→ REQUIRED WORK: Below is a listing; repeat exactly the lines from the one containing "after global placement: 17300" to the one containing "nothing is valid", both included.

════════════════

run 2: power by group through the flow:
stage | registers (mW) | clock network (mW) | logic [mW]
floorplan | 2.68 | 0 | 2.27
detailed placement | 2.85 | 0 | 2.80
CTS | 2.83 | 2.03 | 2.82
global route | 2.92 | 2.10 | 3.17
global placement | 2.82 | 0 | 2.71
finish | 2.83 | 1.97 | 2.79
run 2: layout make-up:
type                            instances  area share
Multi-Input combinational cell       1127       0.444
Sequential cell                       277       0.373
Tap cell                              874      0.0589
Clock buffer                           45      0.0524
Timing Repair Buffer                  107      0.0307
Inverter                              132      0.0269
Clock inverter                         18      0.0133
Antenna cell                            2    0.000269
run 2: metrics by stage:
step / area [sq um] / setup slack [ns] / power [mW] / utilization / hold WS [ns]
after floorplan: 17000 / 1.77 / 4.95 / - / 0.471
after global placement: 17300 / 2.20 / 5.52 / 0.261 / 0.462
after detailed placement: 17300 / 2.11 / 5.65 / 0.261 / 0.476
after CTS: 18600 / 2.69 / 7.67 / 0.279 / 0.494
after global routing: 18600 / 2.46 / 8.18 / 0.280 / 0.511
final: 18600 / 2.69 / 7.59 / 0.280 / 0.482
===== src/rtl/mips_pkg.sv =====
// mips_pkg: shared definitions for the MIPS fetch front end.
//   NOP_INSTR     - encoding driven on the instruction output when nothing is valid
//   OP_*          - primary opcode field values (instr[31:26])
//   XLEN_DEFAULT  - default datapath width
//   fetch_entry_t - one prefetch queue entry {instr, pc}
package mips_pkg;

  localparam int unsigned XLEN_DEFAULT = 32;

  localparam logic [XLEN_DEFAULT-1:0] NOP_INSTR = 32'h0000_0000;

  localparam logic [5:0] OP_RTYPE = 6'h00;
  localparam logic [5:0] OP_J     = 6'h02;
  localparam logic [5:0] OP_JAL   = 6'h03;
  localparam logic [5:0] OP_BEQ   = 6'h04;
  localparam logic [5:0] OP_ADDI  = 6'h08;
  localparam logic [5:0] OP_LW    = 6'h23;
  localparam logic [5:0] OP_SW    = 6'h2B;

  typedef struct packed {
    logic [XLEN_DEFAULT-1:0] instr;
    logic [XLEN_DEFAULT-1:0] pc;
  } fetch_entry_t;

endpackage
File: config.mk
export PLATFORM = sky130hd
export DESIGN_NAME = canvas_port_scheduler_flat
export DESIGN_NICKNAME = d
export VERILOG_FILES = /design/src/rtl/canvas_port_scheduler_if.sv /design/src/rtl/canvas_port_scheduler.sv /design/src/flat_wrapper.sv
export SDC_FILE = /design/constraint.sdc
export NUM_CORES = 1
export LEC_CHECK = 0
export ABC_AREA = 1
export CAP_MARGIN = 30
export CORE_AREA = 5 5 65 79
export CTS_CLUSTER_DIAMETER = 80
export DETAILED_ROUTE_END_ITERATION = 8
export DIE_AREA = 0 0 70 84
export PLACE_DENSITY = 0.81
export SETUP_SLACK_MARGIN = 0.3
export SLEW_MARGIN = 20
export SYNTH_ARGS = -nofsm -noshare
export SYNTH_HDL_FRONTEND = slang
export SYNTH_SLANG_ARGS = --single-unit
File: constraint.sdc
create_clock -name clk -period 3.8 [get_ports clk]
set_clock_uncertainty 0.05 [all_clocks]
set_input_delay 0.76 -clock clk [delete_from_list [all_inputs] [get_ports clk]]
set_output_delay 0.76 -clock clk [all_outputs]
set_load 0.01 [all_outputs]
File: src/rtl/canvas_port_scheduler_if.sv
// Bundles the requester handshakes and the canvas BRAM port of the port scheduler.
// The master side is the requesters plus the BRAM model, and the slave side is the scheduler.
// The modports only fix signal direction; they add no logic or latency.
interface canvas_port_scheduler_if #(
    parameter int ADDR_W = 10
);
    logic              clear_req;
    logic              clear_busy;
    logic              draw_valid;
    logic [ADDR_W-1:0] draw_addr;
    logic              draw_data;
    logic              draw_ready;
    logic              win_en;
    logic [4:0]        win_x;
    logic [4:0]        win_y;
    logic              rd_valid;
    logic [ADDR_W-1:0] rd_addr;
    logic              rd_ready;
    logic              rd_data_valid;
    logic              rd_data;
    logic [ADDR_W-1:0] mem_addr;
    logic              mem_we;
    logic              mem_wdata;
    logic              mem_rdata;

    modport master (
        output clear_req, draw_valid, draw_addr, draw_data, win_en, win_x, win_y,
               rd_valid, rd_addr, mem_rdata,
        input  clear_busy, draw_ready, rd_ready, rd_data_valid, rd_data,
               mem_addr, mem_we, mem_wdata
    );

    modport slave (
        input  clear_req, draw_valid, draw_addr, draw_data, win_en, win_x, win_y,
               rd_valid, rd_addr, mem_rdata,
        output clear_busy, draw_ready, rd_ready, rd_data_valid, rd_data,
               mem_addr, mem_we, mem_wdata
    );
endinterface

File: src/rtl/canvas_port_scheduler.sv
// Shares the single canvas BRAM port between the clear sweep, the stroke writer and the reader.
// Latency: the memory command is registered one cycle after the grant, and read data returns two cycles after it is accepted.
// Backpressure: the ready signals are combinational, a clear blocks both requesters, and the reader is forced through after STARVE_LIMIT lost cycles.
module canvas_port_scheduler #(
    parameter int ADDR_W       = 10,
    parameter int CELLS        = 1024,
    parameter int STARVE_LIMIT = 8
) (
    input  logic                    clk,
    input  logic                    rst_n,
    canvas_port_scheduler_if.slave  bus
);
    localparam int SW = $clog2(STARVE_LIMIT + 1);

    typedef enum logic {IDLE = 1'b0, CLEAR = 1'b1} state_t;

    state_t            state_q, state_d;
    logic [ADDR_W-1:0] cnt_q, cnt_d;
    logic [SW-1:0]     starve_q, starve_d;
    logic [ADDR_W-1:0] mem_addr_q, mem_addr_d;
    logic              mem_we_q, mem_we_d;
    logic              mem_wdata_q, mem_wdata_d;
    logic              rd_pipe_q, rd_pipe_d;
    logic              rd_data_valid_q, rd_data_valid_d;
    logic              clear_busy_q, clear_busy_d;
    logic              draw_gnt, rd_gnt, win_miss;

    // A stroke outside the edit window is accepted but turned into a no-op.
    assign win_miss = bus.win_en &
                      ((bus.draw_addr[4:0] != bus.win_x) | (bus.draw_addr[9:5] != bus.win_y));

    // Decide the grant and next memory command. A clear request overrides everything.
    always_comb begin
        state_d         = state_q;
        cnt_d           = cnt_q;
        starve_d        = starve_q;
        mem_addr_d      = mem_addr_q;
        mem_we_d        = 1'b0;
        mem_wdata_d     = mem_wdata_q;
        rd_pipe_d       = 1'b0;
        draw_gnt        = 1'b0;
        rd_gnt          = 1'b0;
        if (bus.clear_req) begin
            // Start or restart the sweep. The top cell is written in the first busy cycle.
            state_d     = CLEAR;
            cnt_d       = ADDR_W'(CELLS - 1);
            mem_addr_d  = ADDR_W'(CELLS - 1);
            mem_we_d    = 1'b1;
            mem_wdata_d = 1'b0;
        end else if (state_q == CLEAR) begin
            // cnt_q is the address being written this cycle. Stop after cell 0.
            if (cnt_q == '0) begin
                state_d = IDLE;
            end else begin
                cnt_d       = cnt_q - 1'b1;
                mem_addr_d  = cnt_q - 1'b1;
                mem_we_d    = 1'b1;
                mem_wdata_d = 1'b0;
            end
        end else begin
            if (bus.draw_valid && bus.rd_valid) begin
                rd_gnt   = (starve_q == SW'(STARVE_LIMIT));
                draw_gnt = !rd_gnt;
            end else begin
                draw_gnt = bus.draw_valid;
                rd_gnt   = bus.rd_valid;
            end
            if (draw_gnt) begin
                mem_addr_d  = bus.draw_addr;
                mem_wdata_d = bus.draw_data;
                mem_we_d    = !win_miss;
            end
            if (rd_gnt) begin
                mem_addr_d = bus.rd_addr;
                rd_pipe_d  = 1'b1;
            end
        end
        // The count only grows while the reader loses to a draw. It holds during a clear.
        if (!bus.rd_valid || rd_gnt) begin
            starve_d = '0;
        end else if (draw_gnt) begin
            starve_d = starve_q + SW'(1);
        end
        rd_data_valid_d = rd_pipe_q;
        clear_busy_d    = (state_d == CLEAR);
    end

    // State and registered outputs. Reset drops the sweep and any reads in flight.
    always_ff @(posedge clk or negedge rst_n) begin
        if (!rst_n) begin
            state_q         <= IDLE;
            cnt_q           <= '0;
            starve_q        <= '0;
            mem_addr_q      <= '0;
            mem_we_q        <= 1'b0;
            mem_wdata_q     <= 1'b0;
            rd_pipe_q       <= 1'b0;
            rd_data_valid_q <= 1'b0;
            clear_busy_q    <= 1'b0;
        end else begin
            state_q         <= state_d;
            cnt_q           <= cnt_d;
            starve_q        <= starve_d;
            mem_addr_q      <= mem_addr_d;
            mem_we_q        <= mem_we_d;
            mem_wdata_q     <= mem_wdata_d;
            rd_pipe_q       <= rd_pipe_d;
            rd_data_valid_q <= rd_data_valid_d;
            clear_busy_q    <= clear_busy_d;
        end
    end

    assign bus.draw_ready    = draw_gnt;
    assign bus.rd_ready      = rd_gnt;
    assign bus.clear_busy    = clear_busy_q;
    assign bus.mem_addr      = mem_addr_q;
    assign bus.mem_we        = mem_we_q;
    assign bus.mem_wdata     = mem_wdata_q;
    assign bus.rd_data_valid = rd_data_valid_q;
    // BRAM output is already in its return cycle, so it is gated by the valid flag.
    assign bus.rd_data       = rd_data_valid_q & bus.mem_rdata;
endmodule
File: src/flat_wrapper.sv
// flat-port wrapper written by rule: the top's interface ports become plain ports
module canvas_port_scheduler_flat 
#(
    parameter int ADDR_W       = 10,
    parameter int CELLS        = 1024,
    parameter int STARVE_LIMIT = 8
)
  (clk, rst_n, bus_clear_req, bus_draw_valid, bus_draw_addr, bus_draw_data, bus_win_en, bus_win_x, bus_win_y, bus_rd_valid, bus_rd_addr, bus_mem_rdata, bus_clear_busy, bus_draw_ready, bus_rd_ready, bus_rd_data_valid, bus_rd_data, bus_mem_addr, bus_mem_we, bus_mem_wdata);
  canvas_port_scheduler_if #(.ADDR_W(ADDR_W)) bus_i ();
  input  logic clk;
  input  logic rst_n;
  input wire logic [$bits(bus_i.clear_req)-1:0] bus_clear_req;
  input wire logic [$bits(bus_i.draw_valid)-1:0] bus_draw_valid;
  input wire logic [$bits(bus_i.draw_addr)-1:0] bus_draw_addr;
  input wire logic [$bits(bus_i.draw_data)-1:0] bus_draw_data;
  input wire logic [$bits(bus_i.win_en)-1:0] bus_win_en;
  input wire logic [$bits(bus_i.win_x)-1:0] bus_win_x;
  input wire logic [$bits(bus_i.win_y)-1:0] bus_win_y;
  input wire logic [$bits(bus_i.rd_valid)-1:0] bus_rd_valid;
  input wire logic [$bits(bus_i.rd_addr)-1:0] bus_rd_addr;
  input wire logic [$bits(bus_i.mem_rdata)-1:0] bus_mem_rdata;
  output wire logic [$bits(bus_i.clear_busy)-1:0] bus_clear_busy;
  output wire logic [$bits(bus_i.draw_ready)-1:0] bus_draw_ready;
  output wire logic [$bits(bus_i.rd_ready)-1:0] bus_rd_ready;
  output wire logic [$bits(bus_i.rd_data_valid)-1:0] bus_rd_data_valid;
  output wire logic [$bits(bus_i.rd_data)-1:0] bus_rd_data;
  output wire logic [$bits(bus_i.mem_addr)-1:0] bus_mem_addr;
  output wire logic [$bits(bus_i.mem_we)-1:0] bus_mem_we;
  output wire logic [$bits(bus_i.mem_wdata)-1:0] bus_mem_wdata;
  assign bus_i.clear_req = bus_clear_req;
  assign bus_i.draw_valid = bus_draw_valid;
  assign bus_i.draw_addr = bus_draw_addr;
  assign bus_i.draw_data = bus_draw_data;
  assign bus_i.win_en = bus_win_en;
  assign bus_i.win_x = bus_win_x;
  assign bus_i.win_y = bus_win_y;
  assign bus_i.rd_valid = bus_rd_valid;
  assign bus_i.rd_addr = bus_rd_addr;
  assign bus_i.mem_rdata = bus_mem_rdata;
  assign bus_clear_busy = bus_i.clear_busy;
  assign bus_draw_ready = bus_i.draw_ready;
  assign bus_rd_ready = bus_i.rd_ready;
  assign bus_rd_data_valid = bus_i.rd_data_valid;
  assign bus_rd_data = bus_i.rd_data;
  assign bus_mem_addr = bus_i.mem_addr;
  assign bus_mem_we = bus_i.mem_we;
  assign bus_mem_wdata = bus_i.mem_wdata;
  canvas_port_scheduler #(.ADDR_W(ADDR_W), .CELLS(CELLS), .STARVE_LIMIT(STARVE_LIMIT)) u_core (.clk(clk), .rst_n(rst_n), .bus(bus_i));
endmodule
==> flow_metrics.tcl <==
set metrics [dict create \
    power_density_mw_per_mm2 273 \
    wirelength_mm 4.77 \
    grt_pass1_wl_mm 8.11 \
    final_area_mm2 0.00249 \
    syn_inst 261 \
    fmax_mhz 299 \
    cts_buffers 5 \
    dieArea_mm2 0.00588 \
    setup_tns_ns 0 \
    finalSetupViolCount 0 \
    finalMaxSlewViolations 0 \
    rsz0062_at_grt "false" \
    io_buffer_count 54 \
    grt_max_degree 30 \
    io_pins 55 \
    clock_latency_ns 0.28 \
    drtIter0Drc 106 \
    fin_nets 360 \
    worstMarginPinSlew_ns 0.587 \
    die_h_um 84 \
    fill_cells 417 \
    first_global_vias 1855 \
    route.detailed.drc 0 \
    cts.hold.buffers_added 0 \
    ant_nets 0 \
    end_kind "output port" \
    critical_path.max_fanout 6 \
    hold_class "flop to flop" \
    ys_top_cells_by_area "dfrtp_1 (40%), nand2_1 (16%), o21ai_0 (9.7%)" \
    leakage_uw 0.00116 \
    synth_top_area_cell "dfrtp_1" \
    h-tree-depth 2 \
    cts_num_sinks 29 \
    critical_path_class "input port to output port" \
    viasPerCell 5.02 \
    total_power_uw 680 \
    syn_nets 302 \
    yosysWarnings 0 \
    dp_hpwl_mm 3.80 \
    synthDistinctLibCells 23 \
    dr.pass1.iters 4 \
    finalCritPeriodShare_pct 87.9 \
    area.growth.synth_to_final_pct 37.9 \
    post-route-util_pct 56.7 \
    wire_per_inst_um 12.7 \
    path_clk_slew_ns 0.06 \
    clockRootBuffer "clkbuf_8" \
    rows 27 \
    place.gp.congestion 0.901 \
    diodes 0 \
    antenna_found_initial 0 \
    start_util_pct 41.1 \
    cp-start-kind "input port" \
    hold_viol 0 \
    yosysTopAreaCellShare_pct 40.2 \
    cts_buffer_depth 2 \
    cts_tree "yes" \
    via_count 1892 \
    syn_area_per_cell_um2 6.92 \
    core-area_mm2 0.00439 \
    slew_headroom_pct 60.8 \
    grt_overflow 0 \
    synth-seq-area-share_pct 40.2 \
    status "finished clean" \
    worstPathArrival_ns 2.53 \
    cap_violations 0 \
    ir_drop_uv 167 \
    syn_area_mm2 0.00181 \
    die_w_um 70 \
    drive_above_1_share_pct 7.52 \
    place_area_mm2 0.00240 \
    finalCriticalPeriod_ns 3.34 \
    grt.total_usage_pct 17.1 \
    ys_ff_latch 29 \
    cp.required_ns 2.99 \
]
-- power by group --
| part | internal (uW) | switching (uW) | total, uW |
|---|---|---|---|
| Combinational | 58.9 | 51.2 | 110 |
| Sequential | 317 | 5.34 | 323 |
| Clock | 143 | 104 | 247 |
-- per-layer routing --
layer	up-vias	wire length, um	global-route usage (%)
met5	-	0	0
met4	0	159	8.89
met3	15	341	4.58
met2	79	2420	30.5
met1	848	1850	18.1
li1	950	-	-
-- sequential cells by signal (all words and copies together) (netlist names) --
name and count:
u_core.bus.rd_data_valid 1, u_core.state_q 1, u_core.bus.mem_addr 10, u_core.cnt_q 10, u_core.rd_data_valid_d 1, u_core.starve_q 4, u_core.bus.mem_we 1, u_core.bus.mem_wdata 1
-- cell usage after synthesis (all sizes together) --
master	n
nand3	19
xnor2	2
xor2	3
clkbuf	1
nand4	2
nand2	78
buf	5
nand3b	1
inv	35
nor3	1
ha	3
o21ai	39
o22ai	5
nor2	28
dfrtp	29
a21oi	10
-- cells by family after synthesis --
logic type                 count (synthesis)  share of synthesized area [%]
DFF                                       29                           40.2
AOI/OAI and AO/OA                         54                           15.9
adders and majority gates                  3                           2.08
and+or+nand+nor                          129                           30.0
buffers and inverters                     41                           9.35
xor gates and xnor gates                   5                           2.43
-- worst paths after layout --
| path | from | end | slack (ns) | cells past startpoint |
|---|---|---|---|---|
| worst max-delay path | bus_rd_valid | bus_draw_ready | 0.46 | 8 |
| worst min-delay path | u_core.rd_data_valid_d | u_core.bus.rd_data_valid | 0.30 | 0 |
| worst max register to register | u_core.cnt_q[0] | u_core.cnt_q[1] | 1.78 | 9 |
| worst min register to register | u_core.rd_data_valid_d | u_core.bus.rd_data_valid | 0.30 | 0 |
| max in group asynchronous | rst_n | u_core.bus.mem_addr[7] | 2.61 | 2 |
| min in group asynchronous | rst_n | u_core.bus.mem_wdata | 0.82 | 2 |
-- layout make-up --
class | instances | area, um^2 | share of cell area, %
Timing Repair Buffer | 57 | 563 | 22.6
Multi-Input combinational cell | 191 | 911 | 36.6
Clock buffer | 7 | 86.3 | 3.47
Sequential cell | 29 | 726 | 29.1
Tap cell | 58 | 72.6 | 2.91
Inverter | 35 | 131 | 5.28
-- cell usage in the layout, fill, tap and decap left out, drive strengths merged --
| master | Yosys | final |
|---|---|---|
| nand2 | 78 | 78 |
| buf | 5 | 3 |
| a21oi | 10 | 10 |
| xor2 | 3 | 3 |
| nand3b | 1 | 1 |
| o22ai | 5 | 5 |
| dfrtp | 29 | 29 |
| nand3 | 19 | 19 |
| inv | 35 | 35 |
| clkbuf | 1 | 7 |
| xnor2 | 2 | 2 |
| o21ai | 39 | 39 |
| nor3 | 1 | 1 |
| nand4 | 2 | 2 |
| nor2 | 28 | 28 |
| ha | 3 | 3 |
| clkdlybuf4s50 | 0 | 54 |
-- critical path, cell delays in order --
cell             delay (ns)
clkdlybuf4s50_1        0.57
nand2_1                0.07
inv_1                  0.05
nand2_1                0.10
o21ai_1                0.16
nand3_1                0.14
inv_1                  0.13
clkdlybuf4s50_1        0.55
-- what timing repair did --
item,CTS,global route
setup buffers,0,0
resized for setup,0,1
setup endpoints to repair,0,1
-- per-stage QoR --
step / hold WS (ns) / cells / setup slack, ns
after floorplan: 0.281 / 261 / 1.59
after global placement: 0.284 / 370 / 0.576
after detailed placement: 0.288 / 370 / 0.488
after CTS: 0.301 / 377 / 0.485
after global routing: 0.314 / 377 / 0.326
final: 0.299 / 377 / 0.460
(Power assumes the default switching activity.)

════════════════

→ RESULT FOR THIS TASK:
after global placement: 17300 / 2.20 / 5.52 / 0.261 / 0.462
after detailed placement: 17300 / 2.11 / 5.65 / 0.261 / 0.476
after CTS: 18600 / 2.69 / 7.67 / 0.279 / 0.494
after global routing: 18600 / 2.46 / 8.18 / 0.280 / 0.511
final: 18600 / 2.69 / 7.59 / 0.280 / 0.482
===== src/rtl/mips_pkg.sv =====
// mips_pkg: shared definitions for the MIPS fetch front end.
//   NOP_INSTR     - encoding driven on the instruction output when nothing is valid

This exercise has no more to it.